Your email is sent to the XposedOrNot API for the lookup — the disclaimer below the scan box says this explicitly. XposedOrNot states they do not store queries, and the API is over HTTPS. The risk model: attackers running XposedOrNot would see your query, but the service is run by reputable security researchers. For paranoid use, consider a temporary email proxy or skip third-party scanners entirely (run your own breach corpus locally).
New breaches get indexed in days to weeks after they become publicly available. Very recent breaches may not show up immediately — the breach has to leak publicly first, then aggregators have to index it. For breaches that are months or years old, indexing is generally complete.
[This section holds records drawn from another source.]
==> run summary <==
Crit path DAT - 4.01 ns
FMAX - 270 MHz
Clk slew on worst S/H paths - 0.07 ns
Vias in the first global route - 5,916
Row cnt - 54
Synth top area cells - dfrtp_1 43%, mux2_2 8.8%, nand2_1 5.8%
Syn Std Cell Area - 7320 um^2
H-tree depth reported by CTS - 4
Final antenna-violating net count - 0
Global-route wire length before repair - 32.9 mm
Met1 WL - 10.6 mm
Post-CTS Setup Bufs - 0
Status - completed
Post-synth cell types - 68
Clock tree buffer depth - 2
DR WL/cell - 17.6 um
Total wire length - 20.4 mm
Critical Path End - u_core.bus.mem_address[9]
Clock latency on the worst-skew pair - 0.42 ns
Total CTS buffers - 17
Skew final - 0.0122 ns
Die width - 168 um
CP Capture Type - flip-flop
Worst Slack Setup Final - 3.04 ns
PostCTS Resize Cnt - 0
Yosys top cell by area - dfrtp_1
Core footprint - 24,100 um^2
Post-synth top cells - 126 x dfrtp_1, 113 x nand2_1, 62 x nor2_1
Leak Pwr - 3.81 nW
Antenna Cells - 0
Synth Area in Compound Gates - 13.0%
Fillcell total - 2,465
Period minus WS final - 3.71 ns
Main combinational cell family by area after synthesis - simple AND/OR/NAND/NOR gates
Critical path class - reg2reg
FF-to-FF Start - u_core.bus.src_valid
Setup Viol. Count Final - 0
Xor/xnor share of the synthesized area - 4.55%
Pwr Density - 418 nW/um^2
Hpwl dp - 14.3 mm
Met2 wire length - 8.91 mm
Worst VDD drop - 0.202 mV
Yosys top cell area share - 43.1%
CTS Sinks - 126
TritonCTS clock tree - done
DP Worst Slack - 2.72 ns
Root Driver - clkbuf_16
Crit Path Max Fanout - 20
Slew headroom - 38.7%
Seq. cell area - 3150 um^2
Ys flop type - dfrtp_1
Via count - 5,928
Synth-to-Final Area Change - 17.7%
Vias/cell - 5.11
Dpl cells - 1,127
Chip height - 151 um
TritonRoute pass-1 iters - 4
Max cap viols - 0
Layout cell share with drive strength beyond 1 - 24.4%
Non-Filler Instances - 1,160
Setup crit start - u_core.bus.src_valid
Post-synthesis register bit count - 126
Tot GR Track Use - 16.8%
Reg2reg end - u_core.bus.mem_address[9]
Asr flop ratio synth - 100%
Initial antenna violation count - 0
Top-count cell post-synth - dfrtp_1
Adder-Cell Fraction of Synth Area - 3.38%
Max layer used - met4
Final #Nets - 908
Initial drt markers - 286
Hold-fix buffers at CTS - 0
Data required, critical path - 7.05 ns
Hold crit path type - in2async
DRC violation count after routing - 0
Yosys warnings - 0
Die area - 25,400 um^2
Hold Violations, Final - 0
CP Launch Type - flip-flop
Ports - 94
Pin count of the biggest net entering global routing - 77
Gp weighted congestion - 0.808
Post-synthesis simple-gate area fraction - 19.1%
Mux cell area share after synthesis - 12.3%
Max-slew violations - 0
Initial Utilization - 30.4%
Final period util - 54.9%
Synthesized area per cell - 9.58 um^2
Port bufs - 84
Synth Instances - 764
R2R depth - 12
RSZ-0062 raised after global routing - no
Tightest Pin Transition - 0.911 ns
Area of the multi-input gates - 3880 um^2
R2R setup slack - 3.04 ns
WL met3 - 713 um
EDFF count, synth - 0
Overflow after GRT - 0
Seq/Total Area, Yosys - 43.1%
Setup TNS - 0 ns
If you see a major breach in the news but it does not show up in the scan yet, give it a few weeks.
Yes. The Dark Web Scanner checks whether your email appears in any breach. The companion Password Breach Checker uses HIBP's k-anonymity protocol to check whether a specific password has appeared in any breach without sending the actual password to any server. Both checks together — email-in-any-breach + password-in-any-breach — give you the full exposure picture.
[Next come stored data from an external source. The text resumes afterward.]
<file path="src/rtl/pong_game_ctrl.sv">
// pong_game_ctrl: frame-rate Pong controller owning ball, paddles, scores and serve sequencing
module pong_game_ctrl #(
    parameter int SCREEN_W     = 640,
    parameter int SCREEN_H     = 480,
    parameter int BALL_SIZE    = 10,
    parameter int PADDLE_W     = 10,
    parameter int PADDLE_H     = 60,
    parameter int PADDLE_ONE_X = 20,
    parameter int PADDLE_TWO_X = 610,
    parameter int BALL_STEP    = 2,
    parameter int PADDLE_STEP  = 4,
    parameter int SERVE_FRAMES = 60,
    parameter int WIN_SCORE    = 7
) (
    input  logic       clk,
    input  logic       rst,
    input  logic       frame_tick,
    input  logic       start,
    input  logic       p1_up,
    input  logic       p1_down,
    input  logic       p2_up,
    input  logic       p2_down,
    output logic [9:0] ball_x,
    output logic [9:0] ball_y,
    output logic [9:0] paddle_one_x,
    output logic [9:0] paddle_one_y,
    output logic [9:0] paddle_two_x,
    output logic [9:0] paddle_two_y,
    output logic [3:0] score_one,
    output logic [3:0] score_two,
    output logic       serving,
    output logic       game_over
);
    typedef enum logic [2:0] {IDLE, SERVE, PLAY, STEP_PAD, STEP_BALL, RESOLVE, OVER} state_t;

    localparam logic [9:0] CX     = 10'((SCREEN_W - BALL_SIZE) / 2);
    localparam logic [9:0] CY     = 10'((SCREEN_H - BALL_SIZE) / 2);
    localparam logic [9:0] PY0    = 10'((SCREEN_H - PADDLE_H) / 2);
    localparam logic [9:0] BX_MAX = 10'(SCREEN_W - BALL_SIZE);
    localparam logic [9:0] BY_MAX = 10'(SCREEN_H - BALL_SIZE);
    localparam logic [9:0] PY_MAX = 10'(SCREEN_H - PADDLE_H);
    localparam logic [9:0] BS     = 10'(BALL_SIZE);
    localparam logic [9:0] PW     = 10'(PADDLE_W);
    localparam logic [9:0] PH     = 10'(PADDLE_H);
    localparam logic [9:0] P1_X   = 10'(PADDLE_ONE_X);
    localparam logic [9:0] P2_X   = 10'(PADDLE_TWO_X);
    localparam logic [9:0] PS     = 10'(PADDLE_STEP);
    localparam logic [3:0] WIN    = 4'(WIN_SCORE);
    localparam logic [7:0] CNT_LAST = 8'(SERVE_FRAMES - 1);

    state_t     state, state_n;
    logic [9:0] bx_n, by_n, p1_n, p2_n;
    logic [3:0] s1_n, s2_n;
    logic [7:0] cnt, cnt_n;
    logic       dx_neg, dy_neg, dxn_n, dyn_n;
    logic       hit_one, hit_two;

    // one paddle step: single button moves, both or neither hold, clamped to the screen
    function automatic logic [9:0] pad_step(input logic [9:0] y, input logic up, input logic dn);
        return (up && !dn) ? ((y < PS) ? 10'd0 : y - PS) :
               (dn && !up) ? ((y + PS > PY_MAX) ? PY_MAX : y + PS) : y;
    endfunction

    // one ball axis step in signed arithmetic so moving past 0 saturates instead of wrapping
    function automatic logic [9:0] ball_step(input logic [9:0] p, input logic neg, input logic [9:0] pmax);
        logic signed [10:0] t;
        t = neg ? $signed({1'b0, p}) - $signed(11'(BALL_STEP)) : $signed({1'b0, p}) + $signed(11'(BALL_STEP));
        return (t < 0) ? 10'd0 : (t > $signed({1'b0, pmax})) ? pmax : t[9:0];
    endfunction

    assign hit_one = dx_neg && ball_x <= P1_X + PW && ball_x + BS > P1_X &&
                     ball_y + BS > paddle_one_y && ball_y < paddle_one_y + PH;
    assign hit_two = !dx_neg && ball_x + BS >= P2_X && ball_x < P2_X + PW &&
                     ball_y + BS > paddle_two_y && ball_y < paddle_two_y + PH;
    assign paddle_one_x = P1_X;
    assign paddle_two_x = P2_X;

    // state register and all game state; serving/game_over track the next state so they move with it
    always_ff @(posedge clk) begin
        if (rst) begin
            state        <= IDLE;
            ball_x       <= CX;
            ball_y       <= CY;
            paddle_one_y <= PY0;
            paddle_two_y <= PY0;
            score_one    <= 4'd0;
            score_two    <= 4'd0;
            dx_neg       <= 1'b0;
            dy_neg       <= 1'b0;
            cnt          <= 8'd0;
            serving      <= 1'b0;
            game_over    <= 1'b0;
        end else begin
            state        <= state_n;
            ball_x       <= bx_n;
            ball_y       <= by_n;
            paddle_one_y <= p1_n;
            paddle_two_y <= p2_n;
            score_one    <= s1_n;
            score_two    <= s2_n;
            dx_neg       <= dxn_n;
            dy_neg       <= dyn_n;
            cnt          <= cnt_n;
            serving      <= state_n == SERVE;
            game_over    <= state_n == OVER;
        end
    end

    // next-state and datapath: serve countdown, then paddle, ball and collision steps per frame
    always_comb begin
        state_n = state;
        bx_n    = ball_x;
        by_n    = ball_y;
        p1_n    = paddle_one_y;
        p2_n    = paddle_two_y;
        s1_n    = score_one;
        s2_n    = score_two;
        dxn_n   = dx_neg;
        dyn_n   = dy_neg;
        cnt_n   = cnt;
        case (state)
            IDLE: if (start) begin
                state_n = SERVE;
                cnt_n   = 8'd0;
                bx_n    = CX;
                by_n    = CY;
            end
            SERVE: if (frame_tick) begin
                cnt_n   = cnt + 8'd1;
                state_n = (cnt == CNT_LAST) ? PLAY : SERVE;
            end
            PLAY: state_n = frame_tick ? STEP_PAD : PLAY;
            STEP_PAD: begin
                p1_n    = pad_step(paddle_one_y, p1_up, p1_down);
                p2_n    = pad_step(paddle_two_y, p2_up, p2_down);
                state_n = STEP_BALL;
            end
            STEP_BALL: begin
                bx_n    = ball_step(ball_x, dx_neg, BX_MAX);
                by_n    = ball_step(ball_y, dy_neg, BY_MAX);
                state_n = RESOLVE;
            end
            RESOLVE: begin
                state_n = PLAY;
                dyn_n   = (ball_y == 10'd0) ? 1'b0 : (ball_y == BY_MAX) ? 1'b1 : dy_neg;
                if (hit_one) begin
                    bx_n  = P1_X + PW;
                    dxn_n = 1'b0;
                end else if (hit_two) begin
                    bx_n  = P2_X - BS;
                    dxn_n = 1'b1;
                end else if (ball_x == 10'd0) begin
                    s2_n    = score_two + 4'd1;
                    bx_n    = CX;
                    by_n    = CY;
                    dxn_n   = 1'b1;
                    cnt_n   = 8'd0;
                    state_n = (score_two + 4'd1 == WIN) ? OVER : SERVE;
                end else if (ball_x == BX_MAX) begin
                    s1_n    = score_one + 4'd1;
                    bx_n    = CX;
                    by_n    = CY;
                    dxn_n   = 1'b0;
                    cnt_n   = 8'd0;
                    state_n = (score_one + 4'd1 == WIN) ? OVER : SERVE;
                end
            end
            OVER: if (start) begin
                state_n = SERVE;
                s1_n    = 4'd0;
                s2_n    = 4'd0;
                bx_n    = CX;
                by_n    = CY;
                cnt_n   = 8'd0;
            end
            default: state_n = IDLE;
        endcase
    end
endmodule

</file>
For most personal use, no. Paid services (Norton LifeLock, Aura, Identity Guard) charge for ongoing monitoring + alerts — but the underlying data they check is largely the same publicly-disclosed breach corpus you can check for free. The value-add is automated alerts when new breaches appear. If that automation is worth the monthly fee to you, fine; if you can manually check quarterly, you get most of the benefit free. For high-risk individuals (executives, public figures, journalists, anyone in regulatory crosshairs), paid services with actual dark-web crawling can be worth it.
Honest answer: marketing. The term "dark web" carries weight that "publicly-disclosed breach database" does not, even though the latter is what most consumer-facing scanners actually query. The terminology is industry-wide — most products marketed as "dark web monitoring" check the same kinds of breach aggregators. We use the term because users search for it; the underlying data and analysis is what matters, not the label.
This tool queries public breach databases. Your email is sent to third-party APIs (XposedOrNot) for lookup. We do not store your email.